On Sat, 31 Oct 2009 23:42:00 -0400, wrote:


The up side is the pharmacy computer will have your prescription as
soon as the doctor enters it, they won't be giving you incompatible
drugs and billing will be easier. Your x rays and other tests will be
available wherever you go and you might not have to get as many
duplicate tests.
The bad side, you will have less privacy. Your employer may be able to
see whether you really were sick and the DMV will know what you are
taking so that pain pill prescription might show up on the cop's
laptop while he is following you.
I imagine if you want to send NetDetective $69.95 you can get
anyone's records.


Yep. There is no privacy.
BTW, employers have always had the right to make you prove you were at
the doctor when that's how it works for sick pay compensation.
The computerization of medical records is a good thing.
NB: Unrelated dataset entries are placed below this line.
This design comes from an exercise in tuning for a short achievable clock period and few clock cycles per item on the open sky130 flow, not from production work.
No run shown here included a check of the RTL's function; only the layout flow was run.
No activity file was given, so power comes from the tool's default toggle rates.

File: design/flow/config.mk
export PLATFORM = sky130hd
export DESIGN_NAME = dram_controller
export DESIGN_NICKNAME = dram_controller
export VERILOG_FILES = /design/flow/design.v
export SDC_FILE = /design/flow/constraint.sdc
export NUM_CORES = 4
export LEC_CHECK = 0
export CAP_MARGIN = 20
export CORE_MARGIN = 2
export CORE_UTILIZATION = 40
export SLEW_MARGIN = 20
File: design/flow/constraint.sdc
create_clock -name core_clock -period 5.0 [get_ports {u_clk}]
set_input_delay 1.0000 -clock core_clock [delete_from_list [all_inputs] [get_ports {u_clk}]]
set_output_delay 1.0000 -clock core_clock [all_outputs]
set_load 0.01 [all_outputs]
File: design/flow/design.v
module dram_controller #
  (
    parameter   integer NUMBER_OF_COLUMNS = 8,
    parameter   integer NUMBER_OF_ROWS = 128,
    parameter   integer NUMBER_OF_BANKS = 8,
    parameter   integer REFRESH_RATE = 125,  
    parameter   integer CLK_FREQUENCY = 100,  
    parameter   integer U_DATA_WIDTH = 2,
    parameter   integer DRAM_DATA_WIDTH = 2,
    parameter integer COLUMN_WIDTH = $clog2(NUMBER_OF_COLUMNS/DRAM_DATA_WIDTH),
    parameter integer ROW_WIDTH = $clog2(NUMBER_OF_ROWS),
    parameter integer BANK_ID_WIDTH = $clog2(NUMBER_OF_BANKS),
    parameter integer U_ADDR_WIDTH = BANK_ID_WIDTH + ROW_WIDTH + COLUMN_WIDTH,
    parameter integer CYCLES_BETWEEN_REFRESH = CLK_FREQUENCY*REFRESH_RATE - 100,
    parameter integer DRAM_ADDR_WIDTH = ROW_WIDTH > COLUMN_WIDTH ? ROW_WIDTH : COLUMN_WIDTH,
    parameter integer REFRESH_COUNTER_WIDTH = $clog2(CYCLES_BETWEEN_REFRESH)
  )
  (
    input                         u_rst_n,
    input                         u_clk,
    input                         u_en,
    input   [U_ADDR_WIDTH-1:0]    u_addr,
    input   [U_DATA_WIDTH-1:0]    u_data_i,
    input                         u_cmd,
    output  [U_DATA_WIDTH-1:0]    u_data_o,
    output                        u_data_valid,
    output                        u_cmd_ack,
    output                        u_busy,
    input   [DRAM_DATA_WIDTH-1:0]   dram_rd_data,
    input                           dram_refresh_done,
    output  [DRAM_DATA_WIDTH-1:0]   dram_wr_data,
    output  [DRAM_ADDR_WIDTH-1:0]   dram_addr,
    output  [BANK_ID_WIDTH-1:0]     dram_bank_id,
    output                          dram_cs_n,
    output                          dram_ras_n,
    output                          dram_cas_n,
    output                          dram_we_n,
    output                          dram_clk_en
  );
    localparam integer REF_START = 12450;
    reg                         hv;
    reg [BANK_ID_WIDTH-1:0]     h_bank;
    reg [ROW_WIDTH-1:0]         h_row;
    reg [COLUMN_WIDTH-1:0]      h_col;
    reg                         h_wr;
    reg [U_DATA_WIDTH-1:0]      h_data;
    reg [NUMBER_OF_BANKS-1:0]   open_r;
    reg [ROW_WIDTH-1:0]         orow_r [0:NUMBER_OF_BANKS-1];
    reg                         ras_r, cas_r, we_r;
    reg [DRAM_ADDR_WIDTH-1:0]   addr_r;
    reg [BANK_ID_WIDTH-1:0]     bank_r;
    reg [DRAM_DATA_WIDTH-1:0]   wdata_r;
    reg                         busy_r;
    reg                         ack_r;
    reg                         rd1_r, valid_r;
    reg [U_DATA_WIDTH-1:0]      data_o_r;
    reg [13:0]                  rcnt_r;
    reg                         rpend_r;    
    reg                         rfsh_r;     
    assign u_cmd_ack    = ack_r;
    assign u_busy       = busy_r;
    assign u_data_valid = valid_r;
    assign u_data_o     = data_o_r;
    assign dram_wr_data = wdata_r;
    assign dram_addr    = addr_r;
    assign dram_bank_id = bank_r;
    assign dram_cs_n    = 1'b0;
    assign dram_ras_n   = ras_r;
    assign dram_cas_n   = cas_r;
    assign dram_we_n    = we_r;
    assign dram_clk_en  = 1'b1;
    wire                  h_open = open_r[h_bank];
    wire [ROW_WIDTH-1:0]  h_orow = orow_r[h_bank];
    wire                  h_hit  = h_open && (h_orow == h_row);
    reg [BANK_ID_WIDTH-1:0] lo_bank;
    integer i;
    always @* begin
      lo_bank = 0;
      for (i = NUMBER_OF_BANKS-1; i >= 0; i = i-1)
        if (open_r[i]) lo_bank = i;
    end
    wire [ROW_WIDTH-1:0] lo_orow = orow_r[lo_bank];
    wire col_now  = hv && h_hit;
    wire ready    = !rpend_r && !rfsh_r && (!hv || h_hit);
    wire accept   = u_rst_n && u_en && ready;
    wire do_ref   = !hv && rpend_r && !rfsh_r && (open_r == 0);
    wire do_rpre  = !hv && rpend_r && !rfsh_r && (open_r != 0);
    reg                       n_ras, n_cas, n_we;
    reg [DRAM_ADDR_WIDTH-1:0] n_addr;
    reg [BANK_ID_WIDTH-1:0]   n_bank;
    always @* begin
      n_ras = 1'b1; n_cas = 1'b1; n_we = 1'b1;
      n_addr = h_row;
      n_bank = h_bank;
      if (hv) begin
        if (h_hit) begin
          n_cas = 1'b0; n_we = !h_wr;
          n_addr = {{(DRAM_ADDR_WIDTH-COLUMN_WIDTH){1'b0}}, h_col};
        end else if (h_open) begin
          n_ras = 1'b0; n_we = 1'b0;
          n_addr = h_orow;
        end else begin
          n_ras = 1'b0;
          n_addr = h_row;
        end
      end else if (do_rpre) begin
        n_ras = 1'b0; n_we = 1'b0;
        n_addr = lo_orow;
        n_bank = lo_bank;
      end else if (do_ref) begin
        n_ras = 1'b0; n_cas = 1'b0; n_we = 1'b0;
      end
    end
    always @(posedge u_clk) begin
      if (!u_rst_n) begin
        hv <= 1'b0;
        ack_r <= 1'b0;
        ras_r <= 1'b1; cas_r <= 1'b1; we_r <= 1'b1;
        busy_r <= 1'b0;
        open_r <= 0;
        rd1_r <= 1'b0;
        valid_r <= 1'b0;
        rcnt_r <= 0;
        rpend_r <= 1'b0;
        rfsh_r <= 1'b0;
      end else begin
        ack_r <= accept;
        if (accept) hv <= 1'b1;
        else if (col_now) hv <= 1'b0;
        ras_r <= n_ras; cas_r <= n_cas; we_r <= n_we;
        busy_r <= !(n_ras && n_cas && n_we);
        if (hv && !h_open) open_r[h_bank] <= 1'b1;
        else if (hv && !h_hit) open_r[h_bank] <= 1'b0;
        else if (do_rpre) open_r[lo_bank] <= 1'b0;
        rd1_r <= ras_r && !cas_r && we_r;
        valid_r <= rd1_r;
        if (rfsh_r) begin
          if (dram_refresh_done) begin
            rfsh_r <= 1'b0;
            rpend_r <= 1'b0;
            rcnt_r <= 0;
          end
        end else begin
          rcnt_r <= rcnt_r + 1'b1;
          if (rcnt_r == REF_START) rpend_r <= 1'b1;
          if (do_ref) rfsh_r <= 1'b1;
        end
      end
    end
    always @(posedge u_clk) begin
      if (accept) begin
        h_bank <= u_addr[ROW_WIDTH+COLUMN_WIDTH +: BANK_ID_WIDTH];
        h_row  <= u_addr[COLUMN_WIDTH +: ROW_WIDTH];
        h_col  <= u_addr[COLUMN_WIDTH-1:0];
        h_wr   <= u_cmd;
        h_data <= u_data_i;
      end
      if (hv && !h_open) orow_r[h_bank] <= h_row;
      addr_r <= n_addr;
      bank_r <= n_bank;
      wdata_r <= h_data;
      data_o_r <= dram_rd_data;
    end
endmodule
File: design/flow/run.sh
#!/bin/bash
# synth_recipe.tcl (not shown) runs the flow's synth.tcl, then flattens the netlist and writes it again
# the make line also repeats each setting of config.mk as NAME=value (left out here)
make -C /OpenROAD-flow-scripts/flow DESIGN_CONFIG=/design/flow/config.mk WORK_HOME=/design/flow/orfs CLKGATE_MAP_FILE= SYNTH_SCRIPT=/design/flow/synth_recipe.tcl finish
==> key figures, run 1 <==
Status
  • Status: finished clean

GRT
  • Largest net degree at the start of global routing: 34
  • Grt ovf: 0
  • Initial antenna violation count: 0
  • All-Layer GR Usage: 0.1995
  • Vias in the first global route: 3955
  • First-pass GRT wire length: 22.21 mm

Cells and area
  • Fill cell count: 1230
  • Area Growth Syn to Fin: 20.08%
  • Nets@finish: 541
  • Antenna diodes: 0
  • Share of cells above drive strength 1: 0.1469

Place
  • PortBufs: 40
  • Placed wire-length estimate: 9.591 mm
  • GP Congestion: 0.9080
  • Post-Place Worst Slack: 1.205 ns

Timing
  • Fmax: 261.8 MHz
  • Finish-stage setup viols: 0
  • Clock Skew: 0.006327 ns
  • Final hold vios: 0
  • WHS: 0.3455 ns
  • Post-route setup TNS: 0 ns
  • RSZ-0062 raised after global routing: false
  • Final count of pins violating max slew: 0
  • Worst rel slew slack: 0.3290
  • Clock period minus worst slack: 3.819 ns
  • Final worst-path cycle share: 0.7639
  • Slack of the critical path: 1.181 ns
  • Worst-Margin Slew: 1.003 ns

Setup path
  • CP bufs+invs: 1
  • CP top delay family: multiplexers
  • Critical path type: reg2reg
  • CP required: 5.12 ns
  • Critical path startpoint category: flop
  • Crit Path Max Fanout: 14
  • Slowest cell on crit path: dfxtp_1
  • Worst EP arrival: 3.94 ns
  • Crit path cell chain: mux4_1, mux2i_1, xor2_1, nand4_2, o21ai_2, and3_1, buf_4
  • Capture point of the worst reg-to-reg path: h_col[0]
  • Reg2Reg Setup Slack: 1.18 ns
  • Slowest stage delay, CP: 0.76 ns
  • WP depth: 7
  • Setup crit end kind: flop
  • FF-to-FF path depth: 7

Clock tree
  • Root buf cell: clkbuf_16
  • CTS buffer count: 17
  • Worst-path clk slew: 0.06 ns
  • Hold buffers post-CTS: 0
  • H-tree levels: 4
  • Later-pin clock latency in the skew report: 0.41 ns
  • Post-CTS Resized: 0
  • Clock Sinks: 120
  • CTS tree: built
  • Post-CTS Setup Bufs: 0
  • Clk buf depth: 2

Route
  • Length of the first detailed-routing pass in iterations: 5
  • Routed WL: 14.17 mm
  • Avg WL per Cell: 20.13 um
  • DRC: 0
  • Routed vias: 4062
  • Drt via density: 5.770
  • DR iter-0 viols: 319
  • Final ANT Viol Nets: 0

Logic synthesis
  • Area leader, netlist: edfxtp_1
  • Compound-cell area share of the yosys netlist: 0.1205
  • Post-Synth Adder-Cell Area: 0.01969
  • Asr flop ratio synth: 0
  • Syn_nets: 499
  • Syn Inst Count: 469
  • Count leader, synth: edfxtp_1
  • Synth cell count leaders: edfxtp_1, dfxtp_1, nand2_1
  • Synth Register Bits: 120
  • Top cells by area, synth: edfxtp_1, dfxtp_1, mux4_2
  • Largest family of logic cells by synthesized area: multiplexers
  • Synth Area in Simple Gates: 0.1273
  • Synth Area per Inst: 12.19 um2
  • Netlist cell types: 63
  • Post-synthesis xor/xnor area fraction: 0.01685
  • Sequential share of the synthesized area: 0.5443
  • Synth top area share: 0.3728
  • Number of flops mapped to enable cells by yosys: 71
  • Yosys warns: 1
  • Mapped Area: 5719 um2
  • Top FF cell, synth: edfxtp_1
  • Mux contribution to synthesized area: 0.1361

Min path
  • HP Class: reg2reg
  • Worst hold start: h_data[0]
  • Hold depth: 0
  • Hold-critical path endpoint: wdata_r[0]

Floorplanning
  • Die Ht: 123.6 um
  • DIE AREA: 15270 um2
  • Boundary Pins: 43
  • Die Wd: 123.6 um
  • Initial Util: 0.4104
  • Row count: 43
  • Core area: 13930 um2

Power
  • Pwr/cell area: 362.9 nW/um2
  • Worst VDD drop: 241.6 uV
  • P_leak: 2.437 nW
  • Overall power: 2.493 mW

Job
  • Max_cap viols: 0
## routing by layer
metal	vias up	global-route usage	wire length (um)
met5	-	0	0
met4	0	0.07102	306
met3	22	0.05220	873
met2	166	0.3214	6871
met1	2005	0.2606	6118
li1	1869	-	-
## power by group
part	total, mW	internal (mW)	switching, mW
Sequential	1.11	1.07	0.0342
Clock	1.18	0.735	0.447
Combinational	0.206	0.103	0.102
## worst max-delay path by stage
stage	slack, ns	start	end
after CTS	1.17	flop	h_row[0]
after detailed placement	1.20	flop	h_data[1]
after global placement	1.29	flop	h_data[0]
after floorplan	2.41	flop	flop
after global routing	0.87	flop	h_col[0]
final	1.18	flop	h_col[0]
## layout by cell type (no fill, tap or decap), types with 10 or more instances in the layout
cell type         n
a21oi_1          13
and2_1           10
and3_1           10
buf_4            10
clkbuf_16        17
clkdlybuf4s50_1  40
dfxtp_1          49
edfxtp_1         71
inv_1            14
mux2i_1          23
mux4_2           16
nand2_1          40
nor2_1           26
nor3_1           11
o21ai_0          12
## kinds of logic (layout without fill, tap and decap cells)
logic type,count (synthesis),after routing
AO/OA/AOI/OAI,92,92
XOR/XNOR,11,11
adder cells (fa/ha/maj),9,9
buffers and inverters,41,96
flip-flops,120,120
multiplexers,52,52
other,2,2
AND/OR/NAND/NOR,142,142
## cell type report
class	instances	area (um2)	share of cell area
clock inverters	14	150.1	0.02186
flip-flops and latches	120	3113	0.4533
inverters	14	52.55	0.007652
well taps	180	225.2	0.03279
multi-input cells	308	2422	0.3527
clock buffers	18	429.2	0.06249
repair buffers	50	475.5	0.06923
## flip-flops by register name, indices dropped and copies added, names as in the netlist, 2 cells and up, named ones only
signal,flops
h_bank,3
h_col,2
orow_r,56
rcnt_r,14
bank_r,3
wdata_r,2
open_r,8
addr_r,7
h_row,7
h_data,2
data_o_r,2
## per-stage QoR
step,cells,area (um2),util
global placement,672,6289,0.4513
CTS,704,6868,0.4929
detailed placement,672,6289,0.4513
finish,704,6868,0.4929
global route,704,6868,0.4929
floorplan,469,5719,-
==> inputs of run 2 (changes only) <==
--- a/design/flow/config.mk
+++ b/design/flow/config.mk
@@ -5,7 +5,9 @@
 export SDC_FILE = /design/flow/constraint.sdc
 export NUM_CORES = 4
 export LEC_CHECK = 0
+export ABC_CLOCK_PERIOD_IN_PS = 2000
 export CAP_MARGIN = 20
 export CORE_MARGIN = 2
 export CORE_UTILIZATION = 40
+export SETUP_SLACK_MARGIN = 3.2
 export SLEW_MARGIN = 20
==> key figures, run 2 <==
Status
  • Status: finished clean

Route
  • Drt via density: 5.806
  • Avg WL per Cell: 20.93 um
  • DRC: 0
  • DR iter-0 viols: 308
  • Routed vias: 4389
  • Routed WL: 15.83 mm
  • Final ANT Viol Nets: 0
  • Length of the first detailed-routing pass in iterations: 6

Logic synthesis
  • Top cells by area, synth: edfxtp_1, dfxtp_1, mux4_2
  • Yosys warns: 1
  • Number of flops mapped to enable cells by yosys: 71
  • Count leader, synth: edfxtp_1
  • Top FF cell, synth: edfxtp_1
  • Synth top area share: 0.3728
  • Sequential share of the synthesized area: 0.5443
  • Synth Area per Inst: 12.19 um2
  • Syn_nets: 499
  • Synth cell count leaders: edfxtp_1, dfxtp_1, nand2_1
  • Synth Register Bits: 120
  • Area leader, netlist: edfxtp_1
  • Asr flop ratio synth: 0
  • Netlist cell types: 63
  • Syn Inst Count: 469
  • Mapped Area: 5719 um2

Power
  • Internal: 1.980 mW
  • Sequential Power Share: 0.415
  • Pwr/cell area: 337.9 nW/um2
  • P_leak: 2.907 nW
  • Overall power: 2.657 mW
  • Worst VDD drop: 283.0 uV
  • Logic pwr share: 0.112
  • Sw Ratio: 0.2548
  • Sw Pwr: 677.1 uW
  • Power share of the clock group: 0.473

Timing
  • Final count of pins violating max slew: 0
  • WHS: 0.3518 ns
  • Post-route setup TNS: 0 ns
  • Fmax: 390.6 MHz
  • Final hold vios: 0
  • Worst-Margin Slew: 0.7268 ns
  • Clock period minus worst slack: 2.560 ns
  • Finish-stage setup viols: 0
  • Worst rel slew slack: 0.5137
  • Clock Skew: 0.01015 ns
  • RSZ-0062 raised after global routing: true
  • Final worst-path cycle share: 0.5120

Cells and area
  • Nets@finish: 593
  • Commonest non-fill, non-tap cells in the layout: edfxtp_1, dfxtp_1, nand2_1
  • Most common cell after layout, fill and taps aside: edfxtp_1
  • Number of flip-flops under the largest register name: 56
  • Antenna diodes: 0
  • Final Non-Filler Cells: 756
  • Area Growth Syn to Fin: 37.50%
  • Fill cell count: 1103
  • Share of cells above drive strength 1: 0.3785
  • Biggest regs: orow_r x56, rcnt_r x14, open_r x8
  • Largest Register: orow_r

Setup path
  • Crit Path Max Fanout: 7
  • Critical path startpoint category: flop
  • Setup crit end kind: flop
  • CP top delay family: multiplexers
  • Crit path cell chain: mux4_2, mux2i_2, xor2_1, nand4_2, o21ai_4, and3_4, buf_12, mux2_4
  • Critical path type: reg2reg
  • FF-to-FF path depth: 8
  • Slowest stage delay, CP: 0.52 ns
  • CP required: 5.31 ns
  • WP depth: 8
  • CP bufs+invs: 1
  • Reg2Reg Setup Slack: 2.44 ns
  • Worst EP arrival: 2.87 ns
  • Slowest cell on crit path: mux4_2

Clock tree
  • CTS tree: built
  • Worst-path clk slew: 0.06 ns
  • Root buf cell: clkbuf_16
  • H-tree levels: 4
  • Clock Sinks: 120
  • Clk buf depth: 2
  • CTS buffer count: 17
  • Later-pin clock latency in the skew report: 0.43 ns
  • Hold buffers post-CTS: 0

Floorplanning
  • Initial Util: 0.4104
  • Die Wd: 123.6 um
  • DIE AREA: 15270 um2
  • Row count: 43
  • Core area: 13930 um2
  • Boundary Pins: 43
  • Die Ht: 123.6 um

Place
  • GP Congestion: 0.8179
  • Cell count after placement: 667
  • Placed wire-length estimate: 9.538 mm
  • PortBufs: 40

Min path
  • HP Class: reg2reg

Job
  • Max_cap viols: 0

GRT
  • All-Layer GR Usage: 0.2217
  • Vias in the first global route: 4373
  • Grt ovf: 0
  • First-pass GRT wire length: 24.34 mm
  • Largest net degree at the start of global routing: 34
  • Initial antenna violation count: 0
run 2: cell count changes in the layout (fill, tap and decap cells not counted), sizes merged:
cell           previous run  this run
inv                      16        24
dlymetal6s2s              0         1
clkbuf                   18        17
clkinv                    8         2
clkdlybuf4s50            40        19
buf                      10        82
clkinvlp                  2         1
run 2: through the flow:
stage	setup WS [ns]	util	instance area, um2
3_3_place_gp	1.321	0.4595	6404
2_1_floorplan	2.501	-	5914
3_5_place_dp	1.199	0.4595	6404
4_1_cts	2.429	0.5505	7671
5_1_grt	2.312	0.5643	7864
6_report	2.440	0.5643	7864
run 2: worst min path at each step:
| stage | from | depth (start not counted) | endpoint | slack, ns |
|---|---|---|---|---|
| after floorplan | h_data[0] | 0 | wdata_r[0] | 0.32 |
| after global placement | h_data[1] | 0 | wdata_r[1] | 0.33 |
| after detailed placement | h_data[0] | 0 | wdata_r[0] | 0.34 |
| after CTS | h_data[0] | 0 | wdata_r[0] | 0.36 |
| after global routing | h_data[1] | 0 | wdata_r[1] | 0.36 |
| final | h_data[0] | 0 | wdata_r[0] | 0.35 |
run 2: cells by family (layout without fill, tap and decap cells):
kind of cell               count (synthesis)  in the layout  synth area share
AOI/OAI and AO/OA                         92             92            0.1205
xor gates and xnor gates                  11             11           0.01685
adders and majority gates                  9              9           0.01969
buffers and inverters                     41            148           0.03391
DFF                                      120            120            0.5443
muxes                                     52             52            0.1361
other                                      2              2          0.001313
and+or+nand+nor                          142            142            0.1273
run 2: power groups by stage:
| stage | Clock, mW | Sequential, mW | Combinational (mW) |
|---|---|---|---|
| finish | 1.26 | 1.10 | 0.298 |
| floorplan | 0 | 1.11 | 0.165 |
| CTS | 1.27 | 1.10 | 0.279 |
| global placement | 0 | 1.13 | 0.210 |
| global route | 1.32 | 1.11 | 0.317 |
| detailed placement | 0 | 1.13 | 0.213 |
run 2: timing repair:
action	CTS	global route
setup buffers	52	5
pin swaps	29	31
gates resized for setup	151	34
endpoints found under the hold margin	0	0
endpoints found under the setup margin	126	125
run 2: area by class of cell:
| cell class | instances | area, um2 | share of cell area |
|---|---|---|---|
| multi-input cells | 308 | 2800 | 0.3561 |
| well taps | 180 | 225.2 | 0.02864 |
| inverters | 14 | 55.05 | 0.007001 |
| flip-flops and latches | 120 | 3147 | 0.4002 |
| repair buffers | 102 | 1031 | 0.1311 |
| clock buffers | 17 | 425.4 | 0.05410 |
| clock inverters | 15 | 180.2 | 0.02291 |
run 2: layer usage:
metal	vias to the layer above	share of wire	GRT usage
met3	52	0.067	0.05266
met4	0	0.043	0.1307
met2	185	0.48	0.3541
met5	-	0	0
li1	1985	-	-
met1	2167	0.41	0.2742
My doc is computerized and carries a laptop. Checking in is simple.
Insurance card and picture id, and a short form asking if any health
condition has changed since the last visit.
Took my wife to a new OB/GYN a few weeks ago and had to fill out about
8 pages of forms. Major hospital group - Lutheran General in Park
Ridge, Il. It's highly rated. I picked it because of good outcomes
for a range of ailments, and fewer scalpels sewed up in incisions.
Wrote our address and her SSN multiple times on multiple pages.
Ignoring the inefficiency of the forms, I figured it could be excused
because she was a new patient.
Then while we were doing the forms a patient came in and was given the
same form package. She protested that she had already filled them in
many times, but the front desk clerk insisted it be done.
When my wife was called to her doc I chatted with the other woman.
She was ****ed about the forms. She'd been coming to this doc for 10
years and the doc had delivered her 3 children.
But she liked the doc, so she put up with it.
Behind the front desk floor-to-ceiling open-front cabinets were
visible, and I saw nurses searching them, and pulling stuff in and
out.
The file cabinets are suspended on ceiling tracks, so one layer
can be swung away to reveal another
Full of manilla folders. Manilla folders now containing my address,
phone number, group id insurance number, and SSN about 4 times
each.
Might have that 10 year patient's stuff 40 times.
Or maybe they get archived to a cave in Nevada to keep the fork lift
guys employed. Those cabinets were overflowing.
I bet they don't do that in modern countries.
But modern countries don't have a sixth of their economies tied up in
the medical and insurance industries.